BEGIN Provided data
<file path="config.mk">
export PLATFORM = sky130hd
export DESIGN_NAME = rr_route_switch_flat
export DESIGN_NICKNAME = d
export VERILOG_FILES = /design/src/rtl/switch_pkg.sv /design/src/rtl/rr_route_switch_if.sv /design/src/rtl/rr_arbiter.sv /design/src/rtl/rr_route_switch.sv /design/src/flat_wrapper.sv
export SDC_FILE = /design/constraint.sdc
export NUM_CORES = 1
export LEC_CHECK = 0
export ABC_AREA = 1
export CELL_PAD_IN_SITES_DETAIL_PLACEMENT = 1
export CELL_PAD_IN_SITES_GLOBAL_PLACEMENT = 1
export CORE_UTILIZATION = 46
export CTS_BUF_LIST = sky130_fd_sc_hd__clkbuf_8
export DETAILED_ROUTE_END_ITERATION = 8
export DONT_BUFFER_PORTS = 1
export PLACE_DENSITY = 0.8
export SYNTH_ARGS = -nofsm -noshare
export SYNTH_HDL_FRONTEND = slang
export SYNTH_HIERARCHICAL = 1
export SYNTH_SLANG_ARGS = --single-unit
export TNS_END_PERCENT = 50
</file>
<file path="constraint.sdc">
create_clock -name clk -period 3.5 [get_ports clk]
set_input_delay 0.175 -clock clk [delete_from_list [all_inputs] [get_ports clk]]
set_output_delay 0.175 -clock clk [all_outputs]
set_load 0.02 [all_outputs]
</file>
END Provided data
__Work to be completed__. Transcribe the listing above line for line, from the first line to the line containing "export SDC_FILE = /design/constraint.sdc", inclusive, with no other lines.

__Your solution__.
<file path="config.mk">
export PLATFORM = sky130hd
export DESIGN_NAME = rr_route_switch_flat
export DESIGN_NICKNAME = d
export VERILOG_FILES = /design/src/rtl/switch_pkg.sv /design/src/rtl/rr_route_switch_if.sv /design/src/rtl/rr_arbiter.sv /design/src/rtl/rr_route_switch.sv /design/src/flat_wrapper.sv
export SDC_FILE = /design/constraint.sdc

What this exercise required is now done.